Has the establishment of Service Victoria been delayed?
This was the question debated in yesterday’s Public Accounts and Estimates Committee hearing, the state equivalent of Senate estimates.
The Opposition argues there has been a “substantial delay” in setting up Service Victoria, pointing to the roll over of $52 million in unspent funds, amounting to 39% of the Service Victoria allocation for the current year.
The government announced two years ago it would create Service Victoria as the central point for digital government transactions, such as renewing a car registration, modelled on the popular Service NSW (pictured).
Despite the slower than anticipated progress, Special Minister of State Gavin Jennings objected to the idea it was delayed. He maintains it’s still going to be completed within the agreed timeline, and the pace of development is necessary to make sure everything is set up correctly from the start.
“We believe that we’re on track to deliver online a live experience within the timeframes of the project design.
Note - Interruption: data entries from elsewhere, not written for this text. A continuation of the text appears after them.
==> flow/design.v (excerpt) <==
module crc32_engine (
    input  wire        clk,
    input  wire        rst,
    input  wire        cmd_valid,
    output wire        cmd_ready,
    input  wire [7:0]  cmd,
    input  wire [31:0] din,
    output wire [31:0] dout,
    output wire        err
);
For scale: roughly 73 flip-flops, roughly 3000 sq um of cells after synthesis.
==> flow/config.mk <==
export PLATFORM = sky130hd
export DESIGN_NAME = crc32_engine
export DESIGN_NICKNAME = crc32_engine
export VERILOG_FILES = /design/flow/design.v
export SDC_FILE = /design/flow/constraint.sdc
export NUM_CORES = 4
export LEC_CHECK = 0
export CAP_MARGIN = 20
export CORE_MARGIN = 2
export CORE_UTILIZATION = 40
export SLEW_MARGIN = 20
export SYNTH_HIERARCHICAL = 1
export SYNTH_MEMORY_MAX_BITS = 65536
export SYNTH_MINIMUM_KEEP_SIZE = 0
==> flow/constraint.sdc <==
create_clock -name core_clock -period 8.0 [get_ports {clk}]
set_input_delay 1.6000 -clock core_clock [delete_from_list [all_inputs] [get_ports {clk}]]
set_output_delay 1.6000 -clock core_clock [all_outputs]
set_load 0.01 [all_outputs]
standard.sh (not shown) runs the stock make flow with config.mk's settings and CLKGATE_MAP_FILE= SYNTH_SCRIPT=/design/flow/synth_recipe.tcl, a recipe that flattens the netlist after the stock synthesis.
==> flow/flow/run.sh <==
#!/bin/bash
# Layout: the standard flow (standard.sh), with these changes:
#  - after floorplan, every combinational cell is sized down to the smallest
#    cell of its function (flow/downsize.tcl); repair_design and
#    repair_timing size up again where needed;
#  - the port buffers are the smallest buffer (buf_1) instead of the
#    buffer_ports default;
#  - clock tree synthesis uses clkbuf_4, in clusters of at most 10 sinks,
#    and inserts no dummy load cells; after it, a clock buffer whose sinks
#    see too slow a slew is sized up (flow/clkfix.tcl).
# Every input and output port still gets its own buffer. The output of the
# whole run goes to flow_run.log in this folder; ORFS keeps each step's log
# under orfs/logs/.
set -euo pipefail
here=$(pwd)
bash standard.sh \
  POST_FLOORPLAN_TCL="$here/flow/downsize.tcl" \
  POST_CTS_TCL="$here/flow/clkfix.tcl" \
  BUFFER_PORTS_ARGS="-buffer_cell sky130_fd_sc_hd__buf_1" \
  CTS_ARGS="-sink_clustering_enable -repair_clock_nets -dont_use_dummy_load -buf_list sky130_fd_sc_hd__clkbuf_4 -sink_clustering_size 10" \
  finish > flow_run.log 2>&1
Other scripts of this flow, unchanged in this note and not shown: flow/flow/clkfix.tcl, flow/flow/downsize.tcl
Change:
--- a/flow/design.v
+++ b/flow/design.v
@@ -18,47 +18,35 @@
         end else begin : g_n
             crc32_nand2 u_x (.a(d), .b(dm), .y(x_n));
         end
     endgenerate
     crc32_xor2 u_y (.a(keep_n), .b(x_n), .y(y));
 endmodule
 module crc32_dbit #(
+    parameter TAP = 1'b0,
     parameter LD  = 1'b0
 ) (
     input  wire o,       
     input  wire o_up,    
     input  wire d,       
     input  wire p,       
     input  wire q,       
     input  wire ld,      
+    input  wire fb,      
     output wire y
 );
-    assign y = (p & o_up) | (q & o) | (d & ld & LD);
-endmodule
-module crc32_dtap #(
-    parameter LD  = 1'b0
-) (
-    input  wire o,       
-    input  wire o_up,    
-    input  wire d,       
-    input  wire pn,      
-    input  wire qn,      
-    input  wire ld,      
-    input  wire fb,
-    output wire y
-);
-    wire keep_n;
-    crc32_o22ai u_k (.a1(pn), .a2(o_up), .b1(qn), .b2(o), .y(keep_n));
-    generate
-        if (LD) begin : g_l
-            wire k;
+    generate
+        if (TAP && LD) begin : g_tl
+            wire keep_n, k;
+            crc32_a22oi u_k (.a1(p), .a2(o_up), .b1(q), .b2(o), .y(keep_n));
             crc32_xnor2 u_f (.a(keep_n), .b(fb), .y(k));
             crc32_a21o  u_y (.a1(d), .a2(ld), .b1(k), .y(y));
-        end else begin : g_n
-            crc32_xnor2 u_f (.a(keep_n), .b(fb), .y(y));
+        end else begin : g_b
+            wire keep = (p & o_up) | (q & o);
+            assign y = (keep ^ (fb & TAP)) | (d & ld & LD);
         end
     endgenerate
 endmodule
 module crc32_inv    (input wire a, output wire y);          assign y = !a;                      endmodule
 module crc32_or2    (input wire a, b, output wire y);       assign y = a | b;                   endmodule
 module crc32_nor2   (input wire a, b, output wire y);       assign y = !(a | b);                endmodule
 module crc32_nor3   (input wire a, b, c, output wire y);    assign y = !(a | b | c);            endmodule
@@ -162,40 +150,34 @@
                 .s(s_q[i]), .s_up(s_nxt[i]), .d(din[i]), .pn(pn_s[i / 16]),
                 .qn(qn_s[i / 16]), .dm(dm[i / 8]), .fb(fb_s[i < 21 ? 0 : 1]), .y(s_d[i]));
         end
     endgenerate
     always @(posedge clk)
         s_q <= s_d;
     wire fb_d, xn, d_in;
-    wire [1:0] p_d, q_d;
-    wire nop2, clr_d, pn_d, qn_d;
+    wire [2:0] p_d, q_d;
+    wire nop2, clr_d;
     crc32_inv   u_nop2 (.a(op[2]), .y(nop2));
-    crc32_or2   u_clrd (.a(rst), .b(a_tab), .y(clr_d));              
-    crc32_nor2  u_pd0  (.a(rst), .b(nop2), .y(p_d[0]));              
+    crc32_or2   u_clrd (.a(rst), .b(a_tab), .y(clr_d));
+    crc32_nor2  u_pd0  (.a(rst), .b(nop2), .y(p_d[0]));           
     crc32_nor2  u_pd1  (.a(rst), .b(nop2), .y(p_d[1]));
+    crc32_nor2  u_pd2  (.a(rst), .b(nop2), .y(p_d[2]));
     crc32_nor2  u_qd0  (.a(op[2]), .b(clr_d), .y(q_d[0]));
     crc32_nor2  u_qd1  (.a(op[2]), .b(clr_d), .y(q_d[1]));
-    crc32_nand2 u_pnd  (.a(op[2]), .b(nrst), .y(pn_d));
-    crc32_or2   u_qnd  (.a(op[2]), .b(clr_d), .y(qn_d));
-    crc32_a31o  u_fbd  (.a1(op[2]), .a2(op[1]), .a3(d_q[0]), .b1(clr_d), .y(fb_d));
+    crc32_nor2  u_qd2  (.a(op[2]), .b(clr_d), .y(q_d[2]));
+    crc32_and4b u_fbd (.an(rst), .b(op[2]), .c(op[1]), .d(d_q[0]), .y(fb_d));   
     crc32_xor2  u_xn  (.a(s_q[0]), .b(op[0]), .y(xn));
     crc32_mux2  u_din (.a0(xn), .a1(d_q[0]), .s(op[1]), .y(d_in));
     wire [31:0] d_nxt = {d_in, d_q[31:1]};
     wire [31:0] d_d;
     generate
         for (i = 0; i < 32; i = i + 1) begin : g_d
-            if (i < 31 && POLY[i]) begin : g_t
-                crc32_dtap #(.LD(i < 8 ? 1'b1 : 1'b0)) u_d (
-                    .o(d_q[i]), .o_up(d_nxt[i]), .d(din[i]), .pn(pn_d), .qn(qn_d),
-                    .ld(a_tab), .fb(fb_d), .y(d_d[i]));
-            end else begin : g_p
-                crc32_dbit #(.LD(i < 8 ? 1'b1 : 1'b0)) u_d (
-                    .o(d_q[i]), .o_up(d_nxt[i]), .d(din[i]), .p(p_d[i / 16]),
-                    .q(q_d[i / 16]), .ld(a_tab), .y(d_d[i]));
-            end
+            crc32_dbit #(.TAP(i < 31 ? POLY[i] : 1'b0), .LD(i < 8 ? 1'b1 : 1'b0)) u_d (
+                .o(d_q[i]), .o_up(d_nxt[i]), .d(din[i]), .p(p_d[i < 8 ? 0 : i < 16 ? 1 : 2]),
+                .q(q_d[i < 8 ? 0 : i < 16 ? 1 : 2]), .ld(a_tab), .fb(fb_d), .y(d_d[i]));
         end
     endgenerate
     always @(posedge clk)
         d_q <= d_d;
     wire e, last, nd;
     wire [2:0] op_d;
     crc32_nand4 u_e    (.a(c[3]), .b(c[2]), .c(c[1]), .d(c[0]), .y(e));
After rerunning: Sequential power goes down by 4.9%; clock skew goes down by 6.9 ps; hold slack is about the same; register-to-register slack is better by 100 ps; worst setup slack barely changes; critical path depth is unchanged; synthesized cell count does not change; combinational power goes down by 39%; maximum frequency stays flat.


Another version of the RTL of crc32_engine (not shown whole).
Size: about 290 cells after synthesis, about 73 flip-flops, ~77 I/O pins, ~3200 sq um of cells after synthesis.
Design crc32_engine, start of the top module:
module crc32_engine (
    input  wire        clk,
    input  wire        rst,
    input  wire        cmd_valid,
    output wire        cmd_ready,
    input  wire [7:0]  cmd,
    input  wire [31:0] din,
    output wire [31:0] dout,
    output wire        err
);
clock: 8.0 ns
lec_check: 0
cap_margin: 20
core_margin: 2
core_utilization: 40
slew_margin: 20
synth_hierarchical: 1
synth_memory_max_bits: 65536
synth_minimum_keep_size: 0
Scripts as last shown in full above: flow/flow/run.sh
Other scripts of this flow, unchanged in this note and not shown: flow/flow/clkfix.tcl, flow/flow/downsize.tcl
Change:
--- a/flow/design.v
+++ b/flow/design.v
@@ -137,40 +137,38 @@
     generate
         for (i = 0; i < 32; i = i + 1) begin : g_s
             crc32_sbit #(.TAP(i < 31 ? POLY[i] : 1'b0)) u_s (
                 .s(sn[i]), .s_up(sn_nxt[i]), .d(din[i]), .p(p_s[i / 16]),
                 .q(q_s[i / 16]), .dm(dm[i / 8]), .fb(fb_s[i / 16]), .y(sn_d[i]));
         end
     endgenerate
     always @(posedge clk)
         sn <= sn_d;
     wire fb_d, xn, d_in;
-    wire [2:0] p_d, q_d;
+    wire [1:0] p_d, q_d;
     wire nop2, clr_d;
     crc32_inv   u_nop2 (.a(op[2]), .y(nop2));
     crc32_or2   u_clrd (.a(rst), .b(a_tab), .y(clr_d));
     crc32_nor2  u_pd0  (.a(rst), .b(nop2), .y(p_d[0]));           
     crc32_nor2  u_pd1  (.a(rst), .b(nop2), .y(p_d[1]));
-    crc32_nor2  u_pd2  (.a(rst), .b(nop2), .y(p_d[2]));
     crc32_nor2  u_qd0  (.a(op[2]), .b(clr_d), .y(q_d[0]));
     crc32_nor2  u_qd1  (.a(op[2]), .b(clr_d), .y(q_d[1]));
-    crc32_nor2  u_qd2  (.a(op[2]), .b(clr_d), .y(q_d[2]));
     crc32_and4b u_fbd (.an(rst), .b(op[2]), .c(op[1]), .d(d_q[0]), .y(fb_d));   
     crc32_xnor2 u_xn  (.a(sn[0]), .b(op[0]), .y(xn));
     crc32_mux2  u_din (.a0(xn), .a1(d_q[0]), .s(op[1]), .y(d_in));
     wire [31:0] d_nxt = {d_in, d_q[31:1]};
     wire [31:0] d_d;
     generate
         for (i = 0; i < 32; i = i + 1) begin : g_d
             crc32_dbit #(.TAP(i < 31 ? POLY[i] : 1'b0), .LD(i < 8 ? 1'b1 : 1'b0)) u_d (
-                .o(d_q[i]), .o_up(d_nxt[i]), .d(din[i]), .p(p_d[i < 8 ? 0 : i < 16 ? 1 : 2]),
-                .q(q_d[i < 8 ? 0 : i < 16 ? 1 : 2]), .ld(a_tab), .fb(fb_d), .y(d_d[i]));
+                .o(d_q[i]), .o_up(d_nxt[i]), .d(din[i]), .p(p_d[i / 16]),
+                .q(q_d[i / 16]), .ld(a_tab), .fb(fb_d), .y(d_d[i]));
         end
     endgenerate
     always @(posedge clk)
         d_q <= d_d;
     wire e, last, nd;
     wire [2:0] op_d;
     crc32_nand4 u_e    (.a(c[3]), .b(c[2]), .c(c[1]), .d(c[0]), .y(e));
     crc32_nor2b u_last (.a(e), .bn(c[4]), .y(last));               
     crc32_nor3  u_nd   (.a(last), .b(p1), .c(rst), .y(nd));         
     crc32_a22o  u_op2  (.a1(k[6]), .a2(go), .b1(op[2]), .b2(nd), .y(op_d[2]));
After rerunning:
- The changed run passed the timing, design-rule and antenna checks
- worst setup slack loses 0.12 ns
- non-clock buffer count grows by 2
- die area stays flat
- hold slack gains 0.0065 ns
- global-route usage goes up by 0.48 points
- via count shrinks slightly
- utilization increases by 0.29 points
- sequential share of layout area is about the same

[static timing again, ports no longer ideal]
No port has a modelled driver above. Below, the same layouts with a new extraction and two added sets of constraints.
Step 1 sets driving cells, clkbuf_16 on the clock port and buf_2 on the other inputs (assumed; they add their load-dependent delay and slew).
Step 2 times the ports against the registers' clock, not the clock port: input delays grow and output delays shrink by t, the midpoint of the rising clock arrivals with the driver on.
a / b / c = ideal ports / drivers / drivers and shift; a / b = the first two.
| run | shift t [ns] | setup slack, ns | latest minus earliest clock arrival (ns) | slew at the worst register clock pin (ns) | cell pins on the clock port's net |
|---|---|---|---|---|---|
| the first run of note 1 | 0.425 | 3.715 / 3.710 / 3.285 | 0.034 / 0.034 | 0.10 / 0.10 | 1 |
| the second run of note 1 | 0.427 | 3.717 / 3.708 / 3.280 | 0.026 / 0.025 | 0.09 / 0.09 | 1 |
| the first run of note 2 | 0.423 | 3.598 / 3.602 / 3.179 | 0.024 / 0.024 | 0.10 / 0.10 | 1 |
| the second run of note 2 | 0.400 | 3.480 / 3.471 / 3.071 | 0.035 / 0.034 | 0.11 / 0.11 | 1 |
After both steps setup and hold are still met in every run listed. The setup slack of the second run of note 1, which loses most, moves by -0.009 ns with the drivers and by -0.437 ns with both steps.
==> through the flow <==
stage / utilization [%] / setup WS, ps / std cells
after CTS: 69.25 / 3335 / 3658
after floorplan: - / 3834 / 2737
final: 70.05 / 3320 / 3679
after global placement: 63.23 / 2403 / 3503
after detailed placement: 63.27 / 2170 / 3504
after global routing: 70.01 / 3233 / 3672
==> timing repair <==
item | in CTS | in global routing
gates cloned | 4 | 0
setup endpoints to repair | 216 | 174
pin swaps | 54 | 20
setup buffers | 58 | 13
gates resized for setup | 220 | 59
Context: an optimization exercise on an open-source flow, tuned for small area. The choices shown serve that exercise and are no tape-out recipe. At most, simulation tests tie the RTL to the original design; equivalence was not proved. No activity file was given, so power comes from the tool's default toggle rates.

## the reference run
==> flow/design.v <==
module flashmap (
    input  wire        clk,
    input  wire        rst,           
    input  wire        cpu_valid,
    input  wire        cpu_we,
    input  wire [15:0] cpu_addr,
    input  wire [7:0]  cpu_wdata,
    output wire        cpu_ready,
    output reg         cpu_rvalid,
    output wire [7:0]  cpu_rdata,
    output wire [18:0] mem_addr,
    output wire        mem_we,
    output wire [7:0]  mem_wdata,
    input  wire [7:0]  mem_rdata,
    output wire [12:0] ram_addr,
    output wire        ram_we,
    output wire [7:0]  ram_wdata,
    input  wire [7:0]  ram_rdata,
    output wire [1:0]  game_slot,
    output wire [2:0]  bank_slot2
);
    localparam [1:0] MODE_NONE = 2'd0;
    localparam [1:0] MODE_ID   = 2'd1;
    localparam [1:0] MODE_SE   = 2'd2;
    localparam [1:0] MODE_BP   = 2'd3;
    reg  [1:0]  game_slot_q;
    reg  [2:0]  bank_slot2_q;
    reg         busy_q;
    reg  [1:0]  mode_q;
    reg  [1:0]  sc_q;
    reg  [2:0]  bp_q;
    localparam [13:0] ERASE_POL = 14'b10101010101010;
    reg  [13:0] cnt_q;
    reg         p_q, u_q, v_q;
    wire        accept   = cpu_valid && !busy_q;
    wire        do_read  = accept && !cpu_we;
    wire        do_write = accept && cpu_we;
    wire [1:0]  window   = cpu_addr[15:14];
    wire        in_rom   = (window != 2'd3);
    wire        wr_low   = do_write && in_rom;
    wire        addr_5555 = (cpu_addr == 16'h5555);
    wire        addr_2aaa = (cpu_addr == 16'h2AAA);
    wire        p_aa = addr_5555 && cpu_wdata == 8'hAA;
    wire        p_55 = addr_2aaa && cpu_wdata == 8'h55;
    wire        p_80 = addr_5555 && cpu_wdata == 8'h80;
    wire        p_a0 = addr_5555 && cpu_wdata == 8'hA0;
    wire        p_90 = addr_5555 && cpu_wdata == 8'h90;
    wire seq_step = do_write && (addr_5555 || addr_2aaa);
    wire done_bp  = bp_q == 3'd4 && p_55;
    wire done_se  = sc_q[1] && p_a0;
    wire done_id  = sc_q[1] && p_90;
    wire seq_done = done_bp || done_se || done_id;
    reg [2:0] bp_nx;
    always @(*) begin
        case (bp_q)
            3'd0:    bp_nx = p_aa ? 3'd1 : 3'd0;
            3'd1:    bp_nx = p_55 ? 3'd2 : 3'd0;
            3'd2:    bp_nx = p_80 ? 3'd3 : 3'd0;
            3'd3:    bp_nx = p_aa ? 3'd4 : 3'd0;
            default: bp_nx = 3'd0;
        endcase
    end
    wire [1:0] sc_nx = {sc_q[0] && p_55, !sc_q[0] && !sc_q[1] && p_aa};
    wire consume    = wr_low && !(seq_step && seq_done);
    wire do_program = consume && mode_q == MODE_BP;
    wire [5:0] sect_w  = {1'b0, game_slot_q, bank_slot2_q} - {4'd0, 2'd2 - window};
    wire       erase_start = consume && mode_q == MODE_SE &&
                             cpu_wdata == 8'h30 && !sect_w[5];
    wire [13:0] es      = cnt_q ^ ERASE_POL;      
    wire        es_z    = es[12:0] == 13'd0;
    wire        es_fb   = es[13] ^ es[4] ^ es[2] ^ es[0] ^ es_z;
    wire        erase_end = busy_q && es_z && es[13];
    always @(posedge clk) begin
        if (rst) begin
            game_slot_q  <= 2'd0;
            bank_slot2_q <= 3'd2;
            busy_q       <= 1'b0;
            mode_q       <= MODE_NONE;
            sc_q         <= 2'd0;
            bp_q         <= 3'd0;
        end else begin
            if (do_write && cpu_addr == 16'hFFFE)
                game_slot_q <= cpu_wdata[1:0];
            if (do_write && cpu_addr == 16'hFFFF)
                bank_slot2_q <= cpu_wdata[2:0];
            if (seq_step) begin
                sc_q <= sc_nx;
                bp_q <= bp_nx;
            end
            if (busy_q) begin
                if (erase_end) begin
                    busy_q <= 1'b0;
                    mode_q <= MODE_NONE;
                end
            end else if (seq_step && seq_done) begin
                if (done_bp)      mode_q <= MODE_BP;
                else if (done_se) mode_q <= MODE_SE;
                else              mode_q <= MODE_ID;
            end else if (erase_start) begin
                busy_q <= 1'b1;
                mode_q <= window;
            end else if (consume) begin
                mode_q <= MODE_NONE;
            end
        end
    end
    always @(posedge clk) begin
        if (busy_q && !rst)
            cnt_q <= {es[12:0], es_fb} ^ ERASE_POL;
        else
            cnt_q <= ERASE_POL;
    end
    wire id_rd = window == 2'd0 && mode_q == MODE_ID;
    always @(posedge clk) begin
        cpu_rvalid <= do_read && !rst;
        p_q <= !in_rom;
        u_q <= id_rd && cpu_addr[13:0] != 14'd0;
        v_q <= id_rd && cpu_addr[13:0] != 14'd1;
    end
    wire       sel_mem = !p_q && !u_q && !v_q;
    wire [7:0] cval    = {u_q | v_q, u_q & v_q, u_q | v_q, u_q | v_q,
                          v_q, u_q | v_q, u_q | v_q, u_q | v_q};
    assign cpu_rdata = ({8{p_q}} & ram_rdata) | ({8{sel_mem}} & mem_rdata) | cval;
    wire [4:0] ebank = {game_slot_q, bank_slot2_q} - {3'd0, 2'd2 - mode_q};
    wire [4:0] wbank = {game_slot_q, window[1] ? bank_slot2_q : {2'd0, window[0]}};
    assign cpu_ready  = !busy_q;
    assign mem_addr   = {busy_q ? ebank : wbank,
                         (cnt_q & (cpu_addr[13:0] | {14{busy_q}}) & ERASE_POL) |
                         ((cnt_q | (cpu_addr[13:0] & {14{!busy_q}})) & ~ERASE_POL)};
    assign mem_we     = busy_q || do_program;
    assign mem_wdata  = cpu_wdata | {8{busy_q}};
    assign ram_addr   = cpu_addr[12:0];
    assign ram_we     = do_write && !in_rom;
    assign ram_wdata  = cpu_wdata;
    assign game_slot  = game_slot_q;
    assign bank_slot2 = bank_slot2_q;
endmodule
Did it mean that we actually allocated a significant allocation of funding a little bit slower than we might’ve, in terms of getting a project out the door, in terms of the procurement of systems integrated?” Jennings said. “The answer is yes, that was a little bit slower than we anticipated. Does that mean we’ll be delayed in the project delivery? The answer is no.”
So it’s not delayed, just happening slower than expected.
Leaving that debate aside, Department of Premier and Cabinet Secretary Chris Eccles told the committee progress can now move “very quickly” from planning into development testing and delivery after the systems integration contract was signed in April.
The government is focusing on the technology side of it for the moment, ensuring there’s an integrated system in place. Physical shop fronts modelled on the Service NSW setup, which provide a convenient single point for citizens to complete a wide range of transactions regardless of agency, are to come in the “second stage”, Jennings said.
Around two-thirds of Victorians would value having the option of transacting with government digitally, research done for Service Victoria indicates, though in Victoria currently fewer than 5% of transactions can be done completely online.
Experience setting up similar systems in New South Wales and at Commonwealth level show that one of the challenges for an agency set up to recreate how citizens transact with government is wresting control from the handful of other agencies who make up the bulk of existing transactions and might be unhappy about ceding responsibility — VicRoads would be one likely example, as the guardian of car registrations and driver’s licences.
Progress so far
Despite the slow progress — just don’t call it a delay — the government has not been sitting on its hands.
At present there are 55 staff working under the aegis of the Department of Premier and Cabinet preparing the ground for Service Victoria. They’ve built and tested an “enterprise-grade”, customer-facing website ready for integration into existing government legacy systems and are aiming for beta public release towards end of 2017.
A lot of research has been completed, which will hopefully mean Service Victoria’s systems are designed to work how citizens want to use them, rather than in a way that fits with how government operates.
The process of developing a customer website has involved analysing hundreds of different government transactions to identify common repeatable patterns and re-designed these into simple, consistent steps used to quickly roll-out future transactions. The Service Victoria team has worked with nearly 2000 people to understand their needs when dealing with government departments and agencies. Out of this, they have identified three core segments of customers and categorised them by the features and benefits they’re looking for when transacting online. Around 8-10 people a fortnight test the website and help improve it.
Analysis has been done on Victoria’s transactional service delivery channels, including transaction volume modelling, demand forecasting and detailed customer journey maps.
The project has successfully progressed through five independent program assurance reviews as part of the Department of Treasury and Finance’s high-value high-risk framework.